Barry Hearn is 77, but his ambitions for darts are growing faster than ticket sales at Alexandra Palace. As London gears up for a sold-out edition of the World Darts Championship, the PDC president looks ahead to a future in which the limits of the game are pushed even further.
With the
Worlds expanding to 128 players this year and 20 match days, the PDC will pump around 25 million pounds into prize money in 2026. The winner will receive 1 million pounds, double last year’s amount.
Hearn smiles at the thought that this is only the beginning. “I’ll get that prize money up to £100million if I live long enough, he
tells The Times. “And that’s a legacy that selfishly I will enjoy remembering when I’m laying up there and I’ll say, ‘All right, bad enough mate."
On the wall at the Matchroom headquarters hangs the scoreboard from Michael Smith’s historic nine-darter in the 2023 final. An iconic darts moment—until Luke Littler then took the sport to a completely new level.
The Littler phenomenon: “He’s changing the game”
Littler, still only 18, has won nine majors since his breakthrough, pocketed nearly two million pounds in prize money, and has become the youngest world number one ever.
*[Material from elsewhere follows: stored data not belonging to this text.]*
Context: an optimization exercise on an open-source flow, tuned for small area, a short achievable clock period and few clock cycles per item. The choices shown serve that exercise and are no tape-out recipe. Only simulation tests tie the RTL to the original design; equivalence was not proved.

===== design.v =====
module absdiff (
	input  wire [30:0] x,
	input  wire [30:0] y,
	output wire [30:0] d,
	output wire        xgty,
	output wire        xeqy
);
localparam N = 31;
localparam L = 5;
wire [N-1:0] p0 = ~(x ^ y);
wire [N-1:0] g0 = x & ~y;
reg [N-1:0] G;
reg [N-1:0] P;
reg [N-1:0] c;
integer l, i;
always @* begin
	G = g0;
	P = p0;
	for (l = 0; l < L; l = l + 1)
		for (i = 0; i < N; i = i + 1)
			if ((i + 1) % (2 << l) == 0) begin
				G[i] = G[i] | (P[i] & G[i - (1 << l)]);
				P[i] = P[i] & P[i - (1 << l)];
			end
	for (l = L - 2; l >= 0; l = l - 1)
		for (i = 0; i < N; i = i + 1)
			if ((i + 1) % (2 << l) == (1 << l) && i >= (2 << l)) begin
				G[i] = G[i] | (P[i] & G[i - (1 << l)]);
				P[i] = P[i] & P[i - (1 << l)];
			end
	c[0] = G[N-1];
	for (i = 1; i < N; i = i + 1)
		c[i] = G[i-1] | (P[i-1] & G[N-1]);
end
wire gall = G[N-1];
assign d    = p0 ^ c ^ {N{~gall}};
assign xgty = gall;
assign xeqy = P[N-1];
endmodule
module top(
		input wire [31:0] opa,
		input wire [31:0] opb,
		input wire start,
		input wire rst,
		input wire clk,
		output reg done,
		output reg [31:0] result
);
reg        busy;
reg        zf;      
reg        zbp;     
reg        gy;      
reg  [4:0] k;
reg [31:0] a;
reg [31:0] b;
wire        xgty;
wire        xeqy;
wire [30:0] dh;
wire [30:0] xh = a[31:1] & {31{b[0]}};
wire [30:0] yh = b[31:1] & {31{gy}};
absdiff u_absdiff(.x(xh), .y(yh), .d(dh), .xgty(xgty), .xeqy(xeqy));
wire eqt = xeqy & a[0] & b[0];
wire b1  = (b == 32'd1);    
wire fin = zf | eqt | b1;
wire kz  = (k == 5'd0);
always @* begin
	done   = busy & fin & kz;
	result = b;
end
wire accept = start & (~busy | done);
wire [2:0] tz = xh[2:0] ^ yh[2:0];
reg  [30:0] ds;
always @* begin
	if (tz[0])      ds = dh;
	else if (tz[1]) ds = {1'b0, dh[30:1]};
	else if (tz[2]) ds = {2'b0, dh[30:2]};
	else            ds = {3'b0, dh[30:3]};
end
wire opaz = (opa == 32'd0);
wire opbz = (opb == 32'd0);
reg  [4:0] kin;
wire [31:0] oab = opa | opb;
integer i;
always @* begin
	kin = 5'd0;
	for (i = 31; i >= 0; i = i - 1)
		if (oab[i]) kin = i[4:0];
	if (opaz || opbz) kin = 5'd0;
end
always @(posedge clk or negedge rst) begin
	if (~rst) begin
		busy <= 1'b0;
	end else begin
		busy <= start | (busy & ~done);
	end
end
wire zfn = accept ? opaz : (fin | zbp);
wire an0 = accept ? opa[0] : ((|tz) | dh[3]);
wire bn0 = accept ? opb[0] : (~fin & (xgty ? b[0] : a[0]));
always @(posedge clk) begin
	zf  <= zfn;
	gy  <= (an0 | ~bn0) & ~zfn;
	zbp <= accept & opbz;
	if (accept) begin
		a <= opa;
		b <= opb;
		k <= kin;
	end else begin
		a <= {1'b0, ds};
		if (fin) begin
			b <= {b[30:0], 1'b0};
			k <= k - 5'd1;
		end else if (~xgty)
			b <= a;
	end
end
endmodule

===== config.mk =====
export PLATFORM = sky130hd
export DESIGN_NAME = top
export DESIGN_NICKNAME = top
export VERILOG_FILES = /design/flow/design.v
export SDC_FILE = /design/flow/constraint.sdc
export NUM_CORES = 4
export LEC_CHECK = 0
export CAP_MARGIN = 20
export CORE_MARGIN = 2
export CORE_UTILIZATION = 40
export SETUP_SLACK_MARGIN = 2.6
export SLEW_MARGIN = 20

===== flow/run.sh =====
#!/bin/bash
# Standard layout, with plain buf_1 cells as the port buffers.
set -euo pipefail
export BUFFER_PORTS_ARGS="-buffer_cell sky130_fd_sc_hd__buf_1"
bash standard.sh > standard.log 2>&1

===== constraint.sdc =====
create_clock -name core_clock -period 7.0 [get_ports {clk}]
set_input_delay 1.4000 -clock core_clock [delete_from_list [all_inputs] [get_ports {clk}]]
set_output_delay 1.4000 -clock core_clock [all_outputs]
set_load 0.01 [all_outputs]

===== standard.sh =====
#!/bin/bash
# synth_recipe.tcl (not shown) runs the flow's synth.tcl, then flattens the netlist and writes it again
# the make line also repeats each setting of config.mk as NAME=value (left out here)
make -C /OpenROAD-flow-scripts/flow DESIGN_CONFIG=/design/flow/config.mk WORK_HOME=/design/flow/orfs CLKGATE_MAP_FILE= SYNTH_SCRIPT=/design/flow/synth_recipe.tcl "${@:-finish}"

==> results of run 1 <==
[per-stage QoR]
stage / hold WS (ps) / area (µm²)
after detailed placement: 564.8 / 7222
after CTS: 581.2 / 7579
after floorplan: 522.1 / 6693
after global placement: 568.8 / 7222
after global routing: 589.6 / 7660
final: 572.0 / 7660
[how the worst max path moves through the flow]
stage | from | endpoint | cells after the start
floorplan | b[0]$_DFFE_PP_ | done | 9
global placement | b[0]$_DFFE_PP_ | b[18]$_DFFE_PP_ | 11
detailed placement | b[0]$_DFFE_PP_ | b[18]$_DFFE_PP_ | 11
CTS | gy$_DFF_P_ | done | 9
global route | b[0]$_DFFE_PP_ | done | 10
finish | b[0]$_DFFE_PP_ | done | 10
From an optimization exercise on the open Yosys and OpenROAD flow, aimed at small area and a short achievable clock period; shortcuts taken in it are not production practice.
RTL that was checked went through simulation tests only; none was proved equivalent to the original.
Power and IR drop assume default switching activity.

== rev 12 ==
==> flow/design.v (excerpt) <==
module lightHashDES(
    input              clk,
    input              M_valid,
    input              rst_n,
    input      [7:0]   M,
    input     [63:0]   input_length,
    output reg         hash_ready,
    output     [31:0]  digest
);
export LEC_CHECK = 0
export CAP_MARGIN = 20
export CORE_MARGIN = 2
export CORE_UTILIZATION = 40
export SETUP_SLACK_MARGIN = 1.6
export SLEW_MARGIN = 20
export SYNTH_HIERARCHICAL = 1
create_clock -name core_clock -period 3.3 [get_ports {clk}]
standard.sh (not shown) runs the stock make flow with config.mk's settings and CLKGATE_MAP_FILE= SYNTH_SCRIPT=/design/flow/synth_recipe.tcl, a recipe that flattens the netlist after the stock synthesis.
==> flow/flow/run.sh <==
#!/bin/bash
cp standard.sh standard.sh.txt
export BUFFER_PORTS_ARGS="-buffer_cell sky130_fd_sc_hd__buf_1"
bash standard.sh > standard.log 2>&1
Rev 12 ran to completion and came out clean on the timing, design-rule and antenna checks.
Hearn sees him as the perfect game-changer. “He’s a different animal from when he stepped on stage at sixteen. He oozes confidence.”
Littler’s world has changed off stage as well. “He can’t just grab a beer with friends without everyone coming up to him. But his performances don’t suffer. He keeps his feet on the ground.”
And then there’s that playful element that makes him so unique. "He’s bought his mum and dad a five-bedroom house in the country, but last time I spoke to him he still gets 50 quid a week pocket money."
“He’s got a sense of humour too. He checks out different things just to f*** people’s minds up, I’ve seen him have three darts at 50 and take out the bull first time. There’s a school of thought that takes you to the car park and you get bashed up for that because it’s called taking the piss, but he just thinks it’s funny.
Littler’s success translates directly into commercial power. Last year’s final against Luke Humphries drew 4.8 million viewers, the highest non-football broadcast ever on Sky Sports.
The venue can barely meet demand either.“ I could have quadrupled the price of tickets this year and sold out in 24 minutes instead,” Hearn says. “Ally Pally is just this monster that sits there in the room, says, ‘Feed me’, and just goes, ‘Gulp, that’s done.’” Even so, the Worlds will
remain at Alexandra Palace until 2031. From 2026 the tournament will move to the Great Hall to increase capacity.
Under Barry Hearn’s leadership, darts has grown into a global phenomenon
Sport is getting bigger worldwide, but not everything is possible
The PDC is expanding into the Middle East: Bahrain, Abu Dhabi, Riyadh. Hearn is realistic about where it’s going. “Are we in a sense prostitutes who do what’s asked as long as the price is right? Yes, OK.”
And then there’s the interest from Saudi Arabia. “We’re getting the Saudis coming along and they could say, ‘OK, we want the World Championship.’ How much? I think I could get £20million out of them. But it’s not going to be a good event. They aren’t ready yet.”
Yet he sees huge opportunities. One of his favorite anecdotes is about the Prince of Bahrain: “I’m mates with the crown prince of Bahrain,” Hearn says. “He said to me when we took darts there that he had to smuggle himself in with a white T-shirt on, and he loved it so much that he’s added darts to the school curriculum."
“People say, ‘Are we prostitutes here, doing whatever these people say provided they pay the right amount of money?’ And I’m like, ‘Yep, OK.’ They say to me, ‘You’re taking darts to Saudi Arabia?’ I say, ‘Yes’, but that narrative is being built already, even if it is about the event rather than the people.
“As for the players, they’re just thinking: two days’ work in Saudi, a couple of days in Bahrain, Abu Dhabi — ‘I’m going to earn a fortune.’”
With new Premier Leagues in Australia, China and the US, growth continues. But one thought keeps him up at night. “I must say, though, my recurring nightmare is that we’ll end up with a young Chinese player who has a nine-darter every time he throws and it just kills the game stone dead. It does get me thinking sometimes if I’ve taken things too far.”
For Hearn, darts is more than entertainment. It’s a sport for the common man that breaks down barriers. “I view the darts as an eco-social statement of where the world’s gone,” he says. “That sounds a bit grandiose, but I’m very working class and I have always wanted a level playing field for working-class people.
His success stories stick with him. Like Nathan Aspinall’s reaction after his first big check. “I said to him, ‘Well done son, don’t be too disappointed, you know 100 grand is a lot of money.’ He goes, ‘Disappointed? I just paid 60 grand for my house and I’ve just earned 100 grand.’”
It makes clear why Hearn remains so driven. “In darts, we’ve defeated the snobbery in sport. People who used to scoff at me, ‘Darts? Fat blokes? Smoking? Drinking? Couldn’t run around a table’. Now we’re getting the ultimate revenge.